Ensuring Both Positivity and Stability Using Sector-Bounded Nonlinearity for Systems with Neural Network Controllers
This work addresses stability challenges in dynamic systems with neural network controllers, which is incremental as it builds on existing theories like positive Lur'e systems and the positive Aizerman conjecture.
The paper tackles the problem of ensuring stability in positive feedback systems controlled by fully connected feedforward neural networks, by establishing sector bounds for these networks and proving global exponential stability for linear systems under such control.

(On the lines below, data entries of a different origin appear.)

Source: an optimization exercise on an open RTL-to-GDS flow (aim: small area). Production flows keep margins and buffers that such runs may drop.
In this exercise RTL edits were held to simulation tests only and were not proved equivalent to the original.
No driver is modelled on the clock port, so clock power and skew are understated where the tree is cut down; a real chip needs a root buffer or a tree.
Power figures rest on the tool's default switching activity, not on a simulated workload.

== job 101 ==
## formula
module formula # (
	parameter LEN = 8
) (
	input                         clk,
	input                         rst,
	input  signed [    LEN - 1:0] a,
	input  signed [    LEN - 1:0] b,
	input  signed [    LEN - 1:0] c,
	input  signed [    LEN - 1:0] d,
	input                         input_vld,
	output signed [3 * LEN - 1:0] res,
	output                        res_overflow,
	output                        output_vld
);
	logic [4:0] vld;
	always_ff @(posedge clk or posedge rst)
		if (rst) vld <= '0;
		else     vld <= {vld[3:0], input_vld};
	wire na1;
	wire na2;
	wire na3;
	wire na4;
	wire na5;
	wire na6;
	wire na7;
	wire na8;
	wire nc9;
	wire nc10;
	wire nc11;
	wire nc12;
	wire nc13;
	wire nc14;
	wire nc15;
	wire nc16;
	wire s17, c17;
	wire s18, c18;
	wire s19, c19;
	wire s20, c20;
	wire s21, c21;
	wire s22, c22;
	wire s23, c23;
	wire s24, c24;
	wire ov25;
	wire s26, c26;
	wire s27, c27;
	wire s28, c28;
	wire s29, c29;
	wire s30, c30;
	wire s31, c31;
	wire s32, c32;
	wire nd33;
	wire nd34;
	wire nd35;
	wire nd36;
	wire nd37;
	wire nd38;
	wire nd39;
	assign na1 = ~a[0];
	assign na2 = ~a[1];
	assign na3 = ~a[2];
	assign na4 = ~a[3];
	assign na5 = ~a[4];
	assign na6 = ~a[5];
	assign na7 = ~a[6];
	assign na8 = ~a[7];
	assign nc9 = ~c[0];
	assign nc10 = ~c[1];
	assign nc11 = ~c[2];
	assign nc12 = ~c[3];
	assign nc13 = ~c[4];
	assign nc14 = ~c[5];
	assign nc15 = ~c[6];
	assign nc16 = ~c[7];
	ha_bit u17 (.a(na1), .b(b[0]), .s(s17), .co(c17));
	fa_bit u18 (.a(na2), .b(b[1]), .ci(c17), .s(s18), .co(c18));
	fa_bit u19 (.a(na3), .b(b[2]), .ci(c18), .s(s19), .co(c19));
	fa_bit u20 (.a(na4), .b(b[3]), .ci(c19), .s(s20), .co(c20));
	fa_bit u21 (.a(na5), .b(b[4]), .ci(c20), .s(s21), .co(c21));
	fa_bit u22 (.a(na6), .b(b[5]), .ci(c21), .s(s22), .co(c22));
	fa_bit u23 (.a(na7), .b(b[6]), .ci(c22), .s(s23), .co(c23));
	fa_bit u24 (.a(na8), .b(b[7]), .ci(c23), .s(s24), .co(c24));
	assign ov25 = c23 ^ c24;
	fa_bit u26 (.a(nc11), .b(nc10), .ci(nc9), .s(s26), .co(c26));
	fa_bit u27 (.a(nc12), .b(nc11), .ci(c26), .s(s27), .co(c27));
	fa_bit u28 (.a(nc13), .b(nc12), .ci(c27), .s(s28), .co(c28));
	fa_bit u29 (.a(nc14), .b(nc13), .ci(c28), .s(s29), .co(c29));
  ...
For scale: about 99 flip-flops.
Settings: LEC_CHECK=0, CAP_MARGIN=20, CORE_MARGIN=2, CORE_UTILIZATION=40, SLEW_MARGIN=20, SYNTH_HIERARCHICAL=1; clock period 6.0 ns.
standard.sh (not shown) runs the stock make flow with config.mk's settings and CLKGATE_MAP_FILE= SYNTH_SCRIPT=/design/flow/synth_recipe.tcl, a recipe that flattens the netlist after the stock synthesis.
==> flow/flow/run.sh <==
#!/bin/bash
# Standard layout with smaller port buffers and a clock tree without dummy loads.
set -e
bash standard.sh BUFFER_PORTS_ARGS="-buffer_cell sky130_fd_sc_hd__buf_1" \
  CTS_ARGS="-sink_clustering_enable -repair_clock_nets -dont_use_dummy_load" finish > standard.log 2>&1
--- input diff job 101..job 102 ---
==> flow/flow/run.sh <==
#!/bin/bash
set -e
bash standard.sh > standard.log 2>&1
[summary]
Job 102 vs. job 101: maximum vdd ir drop increased by 0.025 mV relative to the old numbers, later-pin clock latency in the skew report closely matched the old numbers, count of H-tree levels built during CTS closely matched the old numbers, global router's overall resource usage increased by 0.98 points relative to the old numbers, final instance area increased by about 9% relative to the old numbers.
Compared with job 101, job 102 shows static power due to leakage that has gone up by a little under 10%.
[job 102 vs job 101] buffer count excluding the clock tree in the final layout: higher in job 102
Cmp job 102 and job 101 / actual slew at the worst max-slew pin / lower: job 102
Job 102 against job 101: global-route wire length before repair higher, via count roughly the same, post-placement cell area higher.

This paper introduces a novel method for the stability analysis of positive feedback systems with a class of fully connected feedforward neural networks (FFNN) controllers. By establishing sector bounds for fully connected FFNNs without biases, we present a stability theorem that demonstrates the global exponential stability of linear systems under fully connected FFNN control. Utilizing principles from positive Lur'e systems and the positive Aizerman conjecture, our approach effectively addresses the challenge of ensuring stability in highly nonlinear systems. The crux of our method lies in maintaining sector bounds that preserve the positivity and Hurwitz property of the overall Lur'e system. We showcase the practical applicability of our methodology through its implementation in a linear system managed by a FFNN trained on output feedback controller data, highlighting its potential for enhancing stability in dynamic systems.